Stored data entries
________________________
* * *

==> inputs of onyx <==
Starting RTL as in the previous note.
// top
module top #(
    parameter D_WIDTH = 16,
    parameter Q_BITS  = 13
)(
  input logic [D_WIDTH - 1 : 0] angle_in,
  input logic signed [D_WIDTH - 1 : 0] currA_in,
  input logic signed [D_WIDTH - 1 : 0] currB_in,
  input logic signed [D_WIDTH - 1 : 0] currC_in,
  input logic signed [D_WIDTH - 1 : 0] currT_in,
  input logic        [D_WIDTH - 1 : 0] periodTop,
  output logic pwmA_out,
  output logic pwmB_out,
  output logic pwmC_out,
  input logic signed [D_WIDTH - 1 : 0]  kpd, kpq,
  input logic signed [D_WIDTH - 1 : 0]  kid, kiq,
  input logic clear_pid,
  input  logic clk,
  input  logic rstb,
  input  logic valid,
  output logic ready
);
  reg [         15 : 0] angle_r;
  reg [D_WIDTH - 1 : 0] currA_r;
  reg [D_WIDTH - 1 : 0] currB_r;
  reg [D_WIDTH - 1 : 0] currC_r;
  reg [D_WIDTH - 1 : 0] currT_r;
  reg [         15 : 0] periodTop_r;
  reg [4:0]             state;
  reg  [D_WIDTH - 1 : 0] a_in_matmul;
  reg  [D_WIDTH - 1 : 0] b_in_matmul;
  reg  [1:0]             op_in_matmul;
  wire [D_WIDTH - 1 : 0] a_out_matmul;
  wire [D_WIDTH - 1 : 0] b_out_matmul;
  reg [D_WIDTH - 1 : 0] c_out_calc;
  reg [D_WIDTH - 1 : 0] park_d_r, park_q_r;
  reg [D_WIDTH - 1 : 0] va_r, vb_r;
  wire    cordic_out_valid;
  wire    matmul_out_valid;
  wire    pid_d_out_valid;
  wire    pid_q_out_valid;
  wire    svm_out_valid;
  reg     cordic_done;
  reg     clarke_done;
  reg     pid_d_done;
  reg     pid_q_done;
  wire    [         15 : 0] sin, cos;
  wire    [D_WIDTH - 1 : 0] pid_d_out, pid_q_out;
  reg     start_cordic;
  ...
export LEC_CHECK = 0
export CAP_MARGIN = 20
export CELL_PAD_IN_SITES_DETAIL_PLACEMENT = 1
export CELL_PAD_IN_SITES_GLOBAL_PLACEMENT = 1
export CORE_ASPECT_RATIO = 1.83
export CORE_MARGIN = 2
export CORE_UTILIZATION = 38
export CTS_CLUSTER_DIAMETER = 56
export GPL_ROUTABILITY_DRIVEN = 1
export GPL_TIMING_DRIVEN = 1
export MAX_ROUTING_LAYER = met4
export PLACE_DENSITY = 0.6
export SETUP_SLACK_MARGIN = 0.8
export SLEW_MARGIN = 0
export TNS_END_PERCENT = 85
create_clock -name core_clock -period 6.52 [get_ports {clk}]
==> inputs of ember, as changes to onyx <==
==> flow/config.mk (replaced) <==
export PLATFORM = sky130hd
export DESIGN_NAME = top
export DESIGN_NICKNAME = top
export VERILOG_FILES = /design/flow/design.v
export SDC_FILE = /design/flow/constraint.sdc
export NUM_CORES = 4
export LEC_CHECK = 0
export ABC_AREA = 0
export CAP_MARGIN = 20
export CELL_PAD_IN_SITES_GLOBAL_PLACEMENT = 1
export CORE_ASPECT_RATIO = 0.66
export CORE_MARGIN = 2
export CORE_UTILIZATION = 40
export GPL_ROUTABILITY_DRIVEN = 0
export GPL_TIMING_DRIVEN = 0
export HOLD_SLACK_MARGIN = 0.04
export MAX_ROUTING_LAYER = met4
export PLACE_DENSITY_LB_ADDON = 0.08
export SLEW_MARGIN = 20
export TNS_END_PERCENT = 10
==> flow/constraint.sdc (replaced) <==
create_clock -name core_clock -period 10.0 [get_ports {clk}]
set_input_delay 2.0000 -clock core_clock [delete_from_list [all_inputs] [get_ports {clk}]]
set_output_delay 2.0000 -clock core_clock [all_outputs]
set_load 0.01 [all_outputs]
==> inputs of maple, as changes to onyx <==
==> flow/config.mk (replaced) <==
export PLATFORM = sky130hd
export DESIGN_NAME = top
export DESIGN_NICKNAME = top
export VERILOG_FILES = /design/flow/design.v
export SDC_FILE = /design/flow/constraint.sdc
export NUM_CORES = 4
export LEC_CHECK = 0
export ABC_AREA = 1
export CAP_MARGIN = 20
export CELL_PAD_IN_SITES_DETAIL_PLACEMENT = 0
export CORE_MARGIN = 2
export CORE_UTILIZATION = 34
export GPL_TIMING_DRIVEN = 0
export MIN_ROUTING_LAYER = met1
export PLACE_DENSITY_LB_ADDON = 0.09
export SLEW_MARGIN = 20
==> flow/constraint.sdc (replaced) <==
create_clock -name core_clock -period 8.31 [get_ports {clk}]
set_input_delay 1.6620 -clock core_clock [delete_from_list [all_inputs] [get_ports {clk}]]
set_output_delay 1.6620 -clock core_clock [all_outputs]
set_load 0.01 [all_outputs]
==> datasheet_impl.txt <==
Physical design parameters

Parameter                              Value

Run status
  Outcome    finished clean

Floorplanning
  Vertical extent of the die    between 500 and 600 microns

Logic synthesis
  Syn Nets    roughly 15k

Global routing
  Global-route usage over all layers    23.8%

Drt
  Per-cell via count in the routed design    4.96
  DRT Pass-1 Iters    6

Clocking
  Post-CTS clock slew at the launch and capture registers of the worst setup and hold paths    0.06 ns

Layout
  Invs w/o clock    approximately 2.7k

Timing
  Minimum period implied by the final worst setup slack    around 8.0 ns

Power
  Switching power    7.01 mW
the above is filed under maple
________________________
Exercise objective:
Transcribe the data in full, matching every line exactly.

Final answer:
* * *

==> inputs of onyx <==
Starting RTL as in the previous note.
// top
module top #(
    parameter D_WIDTH = 16,
    parameter Q_BITS  = 13
)(
  input logic [D_WIDTH - 1 : 0] angle_in,
  input logic signed [D_WIDTH - 1 : 0] currA_in,
  input logic signed [D_WIDTH - 1 : 0] currB_in,
  input logic signed [D_WIDTH - 1 : 0] currC_in,
  input logic signed [D_WIDTH - 1 : 0] currT_in,
  input logic        [D_WIDTH - 1 : 0] periodTop,
  output logic pwmA_out,
  output logic pwmB_out,
  output logic pwmC_out,
  input logic signed [D_WIDTH - 1 : 0]  kpd, kpq,
  input logic signed [D_WIDTH - 1 : 0]  kid, kiq,
  input logic clear_pid,
  input  logic clk,
  input  logic rstb,
  input  logic valid,
  output logic ready
);
  reg [         15 : 0] angle_r;
  reg [D_WIDTH - 1 : 0] currA_r;
  reg [D_WIDTH - 1 : 0] currB_r;
  reg [D_WIDTH - 1 : 0] currC_r;
  reg [D_WIDTH - 1 : 0] currT_r;
  reg [         15 : 0] periodTop_r;
  reg [4:0]             state;
  reg  [D_WIDTH - 1 : 0] a_in_matmul;
  reg  [D_WIDTH - 1 : 0] b_in_matmul;
  reg  [1:0]             op_in_matmul;
  wire [D_WIDTH - 1 : 0] a_out_matmul;
  wire [D_WIDTH - 1 : 0] b_out_matmul;
  reg [D_WIDTH - 1 : 0] c_out_calc;
  reg [D_WIDTH - 1 : 0] park_d_r, park_q_r;
  reg [D_WIDTH - 1 : 0] va_r, vb_r;
  wire    cordic_out_valid;
  wire    matmul_out_valid;
  wire    pid_d_out_valid;
  wire    pid_q_out_valid;
  wire    svm_out_valid;
  reg     cordic_done;
  reg     clarke_done;
  reg     pid_d_done;
  reg     pid_q_done;
  wire    [         15 : 0] sin, cos;
  wire    [D_WIDTH - 1 : 0] pid_d_out, pid_q_out;
  reg     start_cordic;
  ...
export LEC_CHECK = 0
export CAP_MARGIN = 20
export CELL_PAD_IN_SITES_DETAIL_PLACEMENT = 1
export CELL_PAD_IN_SITES_GLOBAL_PLACEMENT = 1
export CORE_ASPECT_RATIO = 1.83
export CORE_MARGIN = 2
export CORE_UTILIZATION = 38
export CTS_CLUSTER_DIAMETER = 56
export GPL_ROUTABILITY_DRIVEN = 1
export GPL_TIMING_DRIVEN = 1
export MAX_ROUTING_LAYER = met4
export PLACE_DENSITY = 0.6
export SETUP_SLACK_MARGIN = 0.8
export SLEW_MARGIN = 0
export TNS_END_PERCENT = 85
create_clock -name core_clock -period 6.52 [get_ports {clk}]
==> inputs of ember, as changes to onyx <==
==> flow/config.mk (replaced) <==
export PLATFORM = sky130hd
export DESIGN_NAME = top
export DESIGN_NICKNAME = top
export VERILOG_FILES = /design/flow/design.v
export SDC_FILE = /design/flow/constraint.sdc
export NUM_CORES = 4
export LEC_CHECK = 0
export ABC_AREA = 0
export CAP_MARGIN = 20
export CELL_PAD_IN_SITES_GLOBAL_PLACEMENT = 1
export CORE_ASPECT_RATIO = 0.66
export CORE_MARGIN = 2
export CORE_UTILIZATION = 40
export GPL_ROUTABILITY_DRIVEN = 0
export GPL_TIMING_DRIVEN = 0
export HOLD_SLACK_MARGIN = 0.04
export MAX_ROUTING_LAYER = met4
export PLACE_DENSITY_LB_ADDON = 0.08
export SLEW_MARGIN = 20
export TNS_END_PERCENT = 10
==> flow/constraint.sdc (replaced) <==
create_clock -name core_clock -period 10.0 [get_ports {clk}]
set_input_delay 2.0000 -clock core_clock [delete_from_list [all_inputs] [get_ports {clk}]]
set_output_delay 2.0000 -clock core_clock [all_outputs]
set_load 0.01 [all_outputs]
==> inputs of maple, as changes to onyx <==
==> flow/config.mk (replaced) <==
export PLATFORM = sky130hd
export DESIGN_NAME = top
export DESIGN_NICKNAME = top
export VERILOG_FILES = /design/flow/design.v
export SDC_FILE = /design/flow/constraint.sdc
export NUM_CORES = 4
export LEC_CHECK = 0
export ABC_AREA = 1
export CAP_MARGIN = 20
export CELL_PAD_IN_SITES_DETAIL_PLACEMENT = 0
export CORE_MARGIN = 2
export CORE_UTILIZATION = 34
export GPL_TIMING_DRIVEN = 0
export MIN_ROUTING_LAYER = met1
export PLACE_DENSITY_LB_ADDON = 0.09
export SLEW_MARGIN = 20
==> flow/constraint.sdc (replaced) <==
create_clock -name core_clock -period 8.31 [get_ports {clk}]
set_input_delay 1.6620 -clock core_clock [delete_from_list [all_inputs] [get_ports {clk}]]
set_output_delay 1.6620 -clock core_clock [all_outputs]
set_load 0.01 [all_outputs]
==> datasheet_impl.txt <==
Physical design parameters

Parameter                              Value

Run status
  Outcome    finished clean

Floorplanning
  Vertical extent of the die    between 500 and 600 microns

Logic synthesis
  Syn Nets    roughly 15k

Global routing
  Global-route usage over all layers    23.8%

Drt
  Per-cell via count in the routed design    4.96
  DRT Pass-1 Iters    6

Clocking
  Post-CTS clock slew at the launch and capture registers of the worst setup and hold paths    0.06 ns

Layout
  Invs w/o clock    approximately 2.7k

Timing
  Minimum period implied by the final worst setup slack    around 8.0 ns

Power
  Switching power    7.01 mW
the above is filed under maple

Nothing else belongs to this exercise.